Results of a phase II trial testing interferon-alpha 2b and cytarabine in children and adolescents with chronic myelogenous leukemia.

Research paper by Frédéric F Millot, Joelle J Guilhot, Brigitte B Nelken, Thierry T Leblanc, Guy G Leverger, Frédéric F Bernard, Virginie V Gandemer, Catherine C Béhard, Claire C Berger, Guy G Cornu, Sylvain S Duchène, François F Guilhot

Indexed on: 01 Dec '05Published on: 01 Dec '05Published in: Pediatric Blood & Cancer


Chronic myelogenous leukemia (CML) is a rare disease in children and only few data are available concerning the results of interferon based therapy in this age group. Before the imatinib mesylate era, a prospective phase II trial was conducted to assess the efficacy and tolerance of a combination of interferon-alpha 2b (IFN) and cytarabine in children with CML in first chronic phase without a suitable HLA-identical donor.Fourteen consecutive children were recruited from 12 pediatric centers. Children received daily IFN (5 million U/m2) and subcutaneous cytarabine (20 mg/m2) for 10 days every month.The median duration of follow-up is 13 months (range 2-32 months). Seven children achieved a complete hematologic response after a median time of treatment of 3 months (range 1 week-4 months). Three children were not evaluable for the cytogenetic response. A major cytogenetic response was achieved in seven patients (including complete cytogenetic response in two patient) within 12 months. The median time to major cytogenetic response was 7 months (range 3-12 months).

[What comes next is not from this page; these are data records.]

[src/rtl/k_and_s_pkg.sv]
// ---------------------------------------------------------------------------
// k_and_s_pkg
// Shared types and constants for the K&S processor.
//   decoded_instruction_type : instruction class decoded from the IR
//   ctrl_state_type          : sequencer states of control_unit
//   ALU_*                    : encodings of the data_path ALU op select
//   ctrl_out_type            : bundle of every control_unit output strobe
//   alu_op_of()              : ALU op select for an arithmetic/logic class
// ---------------------------------------------------------------------------
package k_and_s_pkg;

    // Code 4'hF is left unassigned; the sequencer treats it like a NOP.
    typedef enum logic [3:0] {
        I_NOP    = 4'd0,
        I_LOAD   = 4'd1,
        I_STORE  = 4'd2,
        I_MOVE   = 4'd3,
        I_ADD    = 4'd4,
        I_SUB    = 4'd5,
        I_AND    = 4'd6,
        I_OR     = 4'd7,
        I_BRANCH = 4'd8,
        I_BZERO  = 4'd9,
        I_BNZERO = 4'd10,
        I_BNEG   = 4'd11,
        I_BNNEG  = 4'd12,
        I_BOV    = 4'd13,
        I_HALT   = 4'd14
    } decoded_instruction_type;

    typedef enum logic [2:0] {
        S_FETCH    = 3'd0,
        S_DECODE   = 3'd1,
        S_EXEC_ALU = 3'd2,
        S_LOAD     = 3'd3,
        S_STORE    = 3'd4,
        S_MOVE     = 3'd5,
        S_BRANCH   = 3'd6,
        S_HALT     = 3'd7
    } ctrl_state_type;

    localparam logic [1:0] ALU_ADD = 2'b00;
    localparam logic [1:0] ALU_AND = 2'b01;
    localparam logic [1:0] ALU_OR  = 2'b10;
    localparam logic [1:0] ALU_SUB = 2'b11;

    typedef struct packed {
        logic       branch;
        logic       pc_enable;
        logic       ir_enable;
        logic       addr_sel;
        logic       c_sel;
        logic [1:0] operation;
        logic       write_reg_enable;
        logic       flags_reg_enable;
        logic       ram_write_enable;
        logic       halt;
    } ctrl_out_type;

    // Non-ALU classes fall back to ADD, which is also the idle op select.
    function automatic logic [1:0] alu_op_of(input decoded_instruction_type instr);
        logic [1:0] op;
        op = ALU_ADD;
        unique case (instr)
            I_AND:   op = ALU_AND;
            I_OR:    op = ALU_OR;
            I_SUB:   op = ALU_SUB;
            default: op = ALU_ADD;
        endcase
        return op;
    endfunction

endpackage

[src/rtl/control_unit.sv]
// ---------------------------------------------------------------------------
// control_unit
// Moore sequencer for the K&S processor. Every instruction runs
// FETCH -> DECODE -> one execute state (NOP skips execute, HALT parks).
//
// Ports
//   clk                  in   system clock, rising edge
//   rst                  in   synchronous active-high reset; while high every
//                             output is held at 0
//   decoded_instruction  in   current IR decode from data_path
//   zero_op, neg_op,
//   unsigned_overflow,
//   signed_overflow      in   registered ALU flags from data_path
//   branch               out  PC loads IR address instead of PC+1
//   pc_enable            out  PC update strobe
//   ir_enable            out  IR load strobe
//   addr_sel             out  RAM address source: 0 = PC, 1 = IR address
//   c_sel                out  register write source: 0 = ALU, 1 = RAM data
//   operation            out  ALU op select (ALU_* in k_and_s_pkg)
//   write_reg_enable     out  register-file write
//   flags_reg_enable     out  flag-register write
//   ram_write_enable     out  RAM write strobe
//   halt                 out  core stopped
// ---------------------------------------------------------------------------
module control_unit
    import k_and_s_pkg::*;
(
    input  logic                    clk,
    input  logic                    rst,
    input  decoded_instruction_type decoded_instruction,
    input  logic                    zero_op,
    input  logic                    neg_op,
    input  logic                    unsigned_overflow,
    input  logic                    signed_overflow,
    output logic                    branch,
    output logic                    pc_enable,
    output logic                    ir_enable,
    output logic                    addr_sel,
    output logic                    c_sel,
    output logic [1:0]              operation,
    output logic                    write_reg_enable,
    output logic                    flags_reg_enable,
    output logic                    ram_write_enable,
    output logic                    halt
);

    ctrl_state_type state_q;
    ctrl_state_type state_d;
    logic           taken;
    ctrl_out_type   ctrl;

    // No branch condition looks at unsigned overflow; the flag is carried
    // on the interface so data_path can be wired uniformly.
    logic unused_flag;
    assign unused_flag = unsigned_overflow;

    // -----------------------------------------------------------------------
    // State register
    // -----------------------------------------------------------------------
    // NOTE: sequential state is written with non-blocking assignments so every
    // flop samples the pre-edge value of its inputs, independent of the order
    // the simulator evaluates always blocks in.
    always_ff @(posedge clk) begin
        if (rst) begin
            state_q <= S_FETCH;
        end else begin
            state_q <= state_d;
        end
    end

    // -----------------------------------------------------------------------
    // Next-state logic
    // -----------------------------------------------------------------------
    // NOTE: every combinational output gets a default before the case so no
    // path leaves it unassigned; otherwise a latch would be inferred.
    always_comb begin
        state_d = state_q;
        unique case (state_q)
            S_FETCH: state_d = S_DECODE;
            S_DECODE: begin
                unique case (decoded_instruction)
                    I_ADD, I_SUB, I_AND, I_OR:  state_d = S_EXEC_ALU;
                    I_LOAD:                     state_d = S_LOAD;
                    I_STORE:                    state_d = S_STORE;
                    I_MOVE:                     state_d = S_MOVE;
                    I_BRANCH, I_BZERO, I_BNZERO,
                    I_BNEG, I_BNNEG, I_BOV:     state_d = S_BRANCH;
                    I_HALT:                     state_d = S_HALT;
                    default:                    state_d = S_FETCH;
                endcase
            end
            S_EXEC_ALU, S_LOAD, S_STORE,
            S_MOVE, S_BRANCH:                   state_d = S_FETCH;
            S_HALT:                             state_d = S_HALT;
            default:                            state_d = S_FETCH;
        endcase
    end

    // -----------------------------------------------------------------------
    // Branch condition. The flags are registered in data_path, so a flag
    // written by the previous ALU instruction is already visible here.
    // -----------------------------------------------------------------------
    always_comb begin
        taken = 1'b0;
        unique case (decoded_instruction)
            I_BRANCH: taken = 1'b1;
            I_BZERO:  taken = zero_op;
            I_BNZERO: taken = !zero_op;
            I_BNEG:   taken = neg_op;
            I_BNNEG:  taken = !neg_op;
            I_BOV:    taken = signed_overflow;
            default:  taken = 1'b0;
        endcase
    end

    // -----------------------------------------------------------------------
    // Output decode. Reset overrides the state so no strobe (in particular a
    // RAM write caught mid-STORE) can fire while rst is high.
    // -----------------------------------------------------------------------
    always_comb begin
        ctrl = '0;
        if (!rst) begin
            unique case (state_q)
                S_FETCH: begin
                    ctrl.ir_enable = 1'b1;
                    ctrl.pc_enable = 1'b1;
                end
                S_DECODE: ;
                S_EXEC_ALU: begin
                    ctrl.operation        = alu_op_of(decoded_instruction);
                    ctrl.write_reg_enable = 1'b1;
                    ctrl.flags_reg_enable = 1'b1;
                end
                S_LOAD: begin
                    ctrl.addr_sel         = 1'b1;
                    ctrl.c_sel            = 1'b1;
                    ctrl.write_reg_enable = 1'b1;
                end
                S_STORE: begin
                    ctrl.addr_sel         = 1'b1;
                    ctrl.ram_write_enable = 1'b1;
                end
                S_MOVE: begin
                    // OR of a register with itself copies it through the ALU
                    // without touching the flags.
                    ctrl.operation        = ALU_OR;
                    ctrl.write_reg_enable = 1'b1;
                end
                S_BRANCH: begin
                    ctrl.pc_enable = taken;
                    ctrl.branch    = taken;
                end
                S_HALT: ctrl.halt = 1'b1;
                default: ;
            endcase
        end
    end

    assign branch           = ctrl.branch;
    assign pc_enable        = ctrl.pc_enable;
    assign ir_enable        = ctrl.ir_enable;
    assign addr_sel         = ctrl.addr_sel;
    assign c_sel            = ctrl.c_sel;
    assign operation        = ctrl.operation;
    assign write_reg_enable = ctrl.write_reg_enable;
    assign flags_reg_enable = ctrl.flags_reg_enable;
    assign ram_write_enable = ctrl.ram_write_enable;
    assign halt             = ctrl.halt;

endmodule
[config.mk]
export PLATFORM = sky130hd
export DESIGN_NAME = control_unit
export DESIGN_NICKNAME = d
export VERILOG_FILES = /design/src/rtl/k_and_s_pkg.sv /design/src/rtl/control_unit.sv
export SDC_FILE = /design/constraint.sdc
export NUM_CORES = 1
export LEC_CHECK = 0
export ABC_AREA = 1
export CORE_AREA = 2 2 39 41
export CTS_CLUSTER_DIAMETER = 80
export DETAILED_ROUTE_END_ITERATION = 16
export DIE_AREA = 0 0 41 43
export SYNTH_ARGS = -nofsm -noshare
export SYNTH_HDL_FRONTEND = slang
export SYNTH_SLANG_ARGS = --single-unit
[constraint.sdc]
create_clock -name clk -period 0.85 [get_ports clk]
set_clock_uncertainty 0.05 [all_clocks]
set_input_delay 0.1275 -clock clk [delete_from_list [all_inputs] [get_ports clk]]
set_output_delay 0.1275 -clock clk [all_outputs]
set_load 0.03 [all_outputs]
Word level (Yosys, flattened, before mapping). Memories as Yosys holds them, arrays and structs flattened. Index checks and enable logic that the tools add are counted.

Memories kept: 1. Memory bits (read-only): 48. Register bits: 3. Input port bits: 10. Output and inout bits: 11. Logic and storage cells: 38.

Memories: (no name shown) (words 16, bits a word 3, read ports 1, clocked after memory_dff 0, write ports 0, line control_unit.sv:81) `unique case (decoded_instruction)`.

Equal/unequal tests: 16. Muxes and demuxes: 14. Reductions and logical operators: 6.

Operator list (number): 4-bit == test, second input constant (6); 3-bit == test, second input constant (4); 4-bit by 3-bit == test with 1-bit output, second input constant (3); 3-bit case mux with 4 select lines (1); 11-bit 2-to-1 mux (1); 1-bit 2-to-1 mux (8); 3-bit by 2-bit == test with 1-bit output, second input constant (2); 1-bit case mux with 6 select lines (1); 2-bit case mux with 3 select lines (1); 5-bit OR reduction (1); 2-bit case mux with 2 select lines (1); 3-bit by 1-bit == test with 1-bit output, second input constant (1); 3-bit logical NOT (1); 3-bit OR reduction (1); 1-bit logical NOT (2); 1-bit case mux with 2 select lines (1); 2-bit OR reduction (1).

Longest topological paths before layout. Gate-level depths: netlist of run 1.

Word-level depth: 4. Gate-level depth with buffers: 8. Depth with buffers taken out: 8.

Worst setup path before layout of run 1. OpenSTA, ideal clock, no wires.

Path type: register to output. From: register state_q[2]. To: output port addr_sel. Stages on the path, launching flop included: 4. Arrival time: 1281 ps. Buffers on the path: 0. Slack: -608 ps. Required time: 672 ps. Path through: dfxtp_1 > nand2_1 > nor2_1 > or2_1.

Longest elaborated chain between the ends: 4. Elaborated cells on any way between the ends: 5. Those cells by class: eq/ne (2); mux (2); reduce/logical (1).

RTL lines: from (decl) (line control_unit.sv:47) `ctrl_state_type state_q;`; from (signal assigned) (line control_unit.sv:67) `state_q <= state_d;`; 3-bit by 2-bit == test with 1-bit output / 3-bit == test (equally long branches) (line control_unit.sv:123) `unique case (state_q)`; 2-bit OR reduction (no line) (*); 1-bit 2-to-1 mux (*) (line control_unit.sv:123); 11-bit 2-to-1 mux (*) (line control_unit.sv:122) `if (!rst) begin`; to (decl) (line control_unit.sv:38) `output logic addr_sel,`.

Every way passes the cells marked *; elsewhere a longest branch is shown, timed or not.

Worst setup path after layout of run 1.
From: register state_q[0]. To: output port operation[1].

Longest elaborated chain between the ends: 3. Elaborated cells on any way between the ends: 4. Those cells by class: eq/ne (2); mux (2).

RTL lines: 3-bit == test / 3-bit by 2-bit == test with 1-bit output (equally long branches) (line control_unit.sv:123); 2-bit case mux with 2 select lines (*) (line control_unit.sv:123); 11-bit 2-to-1 mux (*) (line control_unit.sv:122); to (decl) (line control_unit.sv:40) `output logic [1:0] operation,`.

Marked as above.

==> results of run 1 <==
==> metal layers <==
metal / track usage (%) / vias up / part of all wire (%)
li1: - / 320 / -
met4: 4.000 / 0 / 0
met5: 0 / - / 0
met3: 3.141 / 0 / 1.9
met2: 30.94 / 9 / 57
met1: 21.79 / 276 / 41
==> cells in the final DEF, fill, tap and decap left out, types with 2 or more instances in the layout <==
cell | netlist | layout
o21ai_0 | 4 | 3
nand4_1 | 3 | 3
dlygate4sd2_1 | 0 | 4
nor3_2 | 2 | 2
inv_2 | 4 | 6
inv_1 | 10 | 8
a21oi_1 | 2 | 2
nor2_4 | 1 | 6
buf_4 | 1 | 21
nand2_1 | 19 | 12
nand2_4 | 0 | 3
clkdlybuf4s50_1 | 0 | 4
nand2_2 | 0 | 4
buf_6 | 1 | 20
clkbuf_4 | 0 | 3
nor2_1 | 7 | 4
nand3_1 | 5 | 4
dfxtp_2 | 0 | 2
==> worst max path at each step <==
stage | from | end
global route | state_q[0] | operation[1]
detailed placement | rst | addr_sel
finish | state_q[0] | operation[1]
floorplan | state_q[2] | operation[0]
CTS | state_q[2] | operation[0]
global placement | rst | addr_sel
==> area by class of cell <==
class	instances	area (sq um)
Timing Repair Buffer	49	457.9
Fill cell	126	414.1
Multi-Input combinational cell	51	346.6
Sequential cell	3	66.31
Inverter	14	52.55
Clock buffer	4	26.28
Tap cell	16	20.02
==> metrics by stage <==
stage               total power [W]  std cells  setup slack, ps
floorplan                 0.0004572         70           -454.6
global placement          0.0006967        126            -1034
detailed placement        0.0007016        126            -1055
CTS                        0.001036        135           -605.2
global route               0.001132        137           -704.1
finish                     0.001057        137           -653.5
==> cell families after synthesis <==
family,count (synthesis),share of synthesized area (%)
buffers and inverters,16,18.63
AND/OR/NAND/NOR,43,54.25
flip-flops,3,15.69
XOR/XNOR,1,2.288
AO/OA/AOI/OAI,7,9.149
==> power breakdown <==
group | total (W) | leakage, nW | internal (W) | switching [W]
Clock | 0.000241 | 0.0150 | 0.000175 | 0.0000660
Combinational | 0.000624 | 0.447 | 0.000316 | 0.000307
Sequential | 0.000192 | 0.0261 | 0.000165 | 0.0000265
Total | 0.00106 | 0.488 | 0.000657 | 0.000400
==> repair_timing <==
action	CTS	global route
gates resized for setup	35	9
pin swaps	11	2
setup endpoints to repair	14	14
hold buffers	0	0
setup buffers	5	2
==> results.json, run 1 <==
{
  "overflow": 0,
  "clock_path_buffers": 2,
  "drt_iter0_markers": 6,
  "grt_setup_unrepaired": "yes",
  "vias": 605,
  "synth.area.top_cells": "nand2_1 19%, dfxtp_1 16%, inv_1 9.8%, nor2_1 6.9%, nand3_1 6.5%",
  "htree_levels": 1,
  "cp.arrival_ps": 1330,
  "violations": "setup timing",
  "synth_nets": 80,
  "die_h_um": 43,
  "ys_seq_area_share_pct": 15.69,
  "worstRegToRegCells": 4,
  "dpl_cell_area_sq_um": 778.2,
  "synth_edf_count": 0,
  "worstMarginPinSlew_ps": 271.1,
  "critPathMaxStageDelay_ps": 330,
  "min_to": "state_q[1]",
  "r2r_setup_slack_ps": -260,
  "critPathTopFamily": "simple AND/OR/NAND/NOR gates",
  "min_from": "rst",
  "antenna_found_initial": 0,
  "cap_violations": 0,
  "path_max_fanout": 3,
  "antenna_cells": 0,
  "grt_pass1_wl_mm": 2.214,
  "crit_chain": "inv_2, buf_4, nand2_4, nor3_1, nand3_2, nand2_2, buf_6",
  "setup-violations-final": 14,
  "cts_sinks": 3,
  "cts_tree": "yes",
  "ios": 21,
  "wl_mm": 1.373,
  "place.gp.congestion": 0.7994,
  "cts_root_buf": "clkbuf_4",
  "largest_reg_flops": 3,
  "cp_num_buf_inv": 3,
  "area_delta_synth_final_pct": 153.3,
  "crit_type": "reg2out",
  "synthCells": 70,
  "finalHoldViolCount": 0,
  "core_area_sq_mm": 0.001384,
  "wl_per_cell_um": 10.02,
  "worstSetupPathDepth": 7,
  "timing.final.ws_setup_ps": -653.5,
  "final_area_sq_um": 969.7,
  "ys.flop_type": "dfxtp_1",
  "grt_max_degree": 8,
  "ys_seq_elements": 3,
  "via_per_inst": 4.416,
  "fin_tns_setup_ps": -6629,
  "synth_top_area_cell": "nand2_1",
  "drcViolationCount": 0,
  "slew_headroom_pct": 81.93,
  "first_pass_iters": 3,
  "synth.top_cell.area_share_pct": 18.63,
  "syn-mean-instance-area_sq_um": 5.470,
  "synth_common_cells": "19 x nand2_1, 10 x inv_1, 7 x nor2_1",
  "dp_hpwl_um": 969.2,
  "hold_depth": 2,
  "grt_pass1_vias": 537,
  "ant_nets": 0,
  "fp.dieW_um": 41,
  "ys_async_sr_fraction_pct": 0,
  "ys_types": 18,
  "numCtsBuffers": 3,
  "ys_warn_count": 0,
  "cts.reportedPaths.clkPinSlew_ps": 40,
  "synthMostInstantiatedCell": "nand2_1",
  "rows": 14,
  "max_freq_ghz": 0.6651,
  "fin_util_pct": 70.07,
  "insertion_delay_ps": 230,
  "start_kind": "flip-flop",
  "p_per_area_mw_per_mm2": 1090,
  "fin_crit_ps": 1503,
  "start_util_pct": 27.67,
  "hold_ws_ps": 268.7,
  "required_ps": 670,
  "r2r_start": "state_q[2]",
  "p_leak_nw": 0.4884,
  "vdd_ir_drop_max_mv": 1.050,
  "portBuffers": 19,
  "outcome": "finished with violations",
  "reg_top3": "state_q (3)",
  "largest_register": "state_q",
  "grt_usage_pct": 17.95,
  "fin_nets": 132,
  "r2r_end": "state_q[1]",
  "critPathCaptureType": "primary output",
  "final_max_slew_viol_count": 0,
  "drive_gt1_share_pct": 60.33,
  "slowest_stage": "dfxtp_2",
  "synth_area_sq_um": 382.9,
  "hp-class": "in2reg",
  "die_area_sq_mm": 0.001763,
  "finalCritPeriodShare_pct": 176.9
}
(Power assumes the default switching activity.)
==> run 2: changes to the inputs <==
PLACE_DENSITY = 0.65   (was unset)
==> results.json, run 2 (synthesis gave the netlist of run 1 again) <==
{
  "min_to": "state_q[1]",
  "rows": 14,
  "insertion_delay_ps": 230,
  "grt_setup_unrepaired": "yes",
  "core_area_sq_mm": 0.001384,
  "ant_nets": 0,
  "cts.reportedPaths.clkPinSlew_ps": 30,
  "cap_violations": 0,
  "hold_buffers": 0,
  "largest_register": "state_q",
  "via_per_inst": 4.287,
  "grt_usage_pct": 17.55,
  "outcome": "finished with violations",
  "timing.final.ws_setup_ps": -595.9,
  "finalHoldViolCount": 0,
  "grt_pass1_vias": 546,
  "mostFrequentLayoutCell": "buf_4",
  "largest_reg_flops": 3,
  "place.gp.congestion": 0.7917,
  "hold_ws_ps": 245.8,
  "mostFrequentLayoutCells": "21 x buf_4, 19 x buf_6, 12 x nand2_1",
  "r2r_setup_slack_ps": -340,
  "worstMarginPinSlew_ps": 282.4,
  "worstRegToRegCells": 6,
  "critPathCaptureType": "primary output",
  "wl_mm": 1.320,
  "power_frac_clock_pct": 21.9,
  "path_max_fanout": 4,
  "hold_depth": 2,
  "dpl.cell_count": 124,
  "slew_headroom_pct": 81.17,
  "use_met3_pct": 3.141,
  "first_pass_iters": 1,
  "drcViolationCount": 0,
  "htree_levels": 1,
  "die_area_sq_mm": 0.001763,
  "die_h_um": 43,
  "drive_gt1_share_pct": 60.83,
  "setup-violations-final": 14,
  "switching_share_pct": 38.02,
  "fin_crit_ps": 1446,
  "required_ps": 670,
  "regArea_sq_um": 66.31,
  "finalNonFillerCells": 136,
  "overflow": 0,
  "antenna_found_initial": 0,
  "numCtsBuffers": 3,
  "r2r_end": "state_q[2]",
  "vias": 583,
  "start_kind": "flip-flop",
  "cts_sinks": 3,
  "wl_per_cell_um": 9.706,
  "grt_pass1_wl_mm": 2.152,
  "fin_tns_setup_ps": -6559,
  "r2r_start": "state_q[0]",
  "start_util_pct": 27.67,
  "fp.dieW_um": 41,
  "min_from": "rst",
  "power_switching_w": 0.0004176,
  "grt_use_met1_pct": 21.79,
  "p_seq_share_pct": 17.4,
  "cts_tree": "yes",
  "top_usage_layer": "met2",
  "area_delta_synth_final_pct": 156.9,
  "p_leak_nw": 0.4889,
  "reg_top3": "state_q (3)",
  "violations": "setup timing",
  "cts_root_buf": "clkbuf_4",
  "dp_hpwl_um": 944.5,
  "finalCritPeriodShare_pct": 170.1,
  "multiInputGateArea_sq_um": 371.6,
  "drt_iter0_markers": 0,
  "antenna_cells": 0,
  "p_per_area_mw_per_mm2": 1117,
  "crit_type": "reg2out",
  "fin_nets": 131,
  "p_comb_share_pct": 60.7,
  "hp-class": "in2reg",
  "vdd_ir_drop_max_mv": 0.8555,
  "intPower_w": 0.0006809,
  "final_max_slew_viol_count": 0,
  "met2_usage_pct": 27.81,
  "nFillCells": 111,
  "ios": 21,
  "max_freq_ghz": 0.6916,
  "cp.arrival_ps": 1270,
  "portBuffers": 19,
  "grt_max_degree": 8,
  "clock_path_buffers": 2
}
run 2: changes by cell type in the layout (fill, tap and decap cells not counted), sizes merged:
cell	previous run	this run
buf	41	40
run 2: power by group through the flow:
stage          clock network [W]  logic, W  registers (W)
6_report                0.000241  0.000667       0.000191
5_1_grt                 0.000272  0.000715       0.000193
4_1_cts                 0.000256  0.000587       0.000190
3_5_place_dp                   0  0.000509       0.000186
3_3_place_gp                   0  0.000503       0.000185
2_1_floorplan                  0  0.000274       0.000183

Thirteen patients discontinued the treatment protocol after a median time of 11 months. Probability of progression free survival at 11 months was 83% (95% CI, 61%-100%). Grade 3 and 4 toxicity was observed in eight patients. The most frequently reported drug-related events were fever, mucositis, neutropenia, and thrombocytopenia.The combination of IFN and cytarabine provides hematologic and cytogenetic responses in children and adolescents with CML. In the imatinib mesylate era, the role of this combination as second line therapy in children with CML remains to be determined.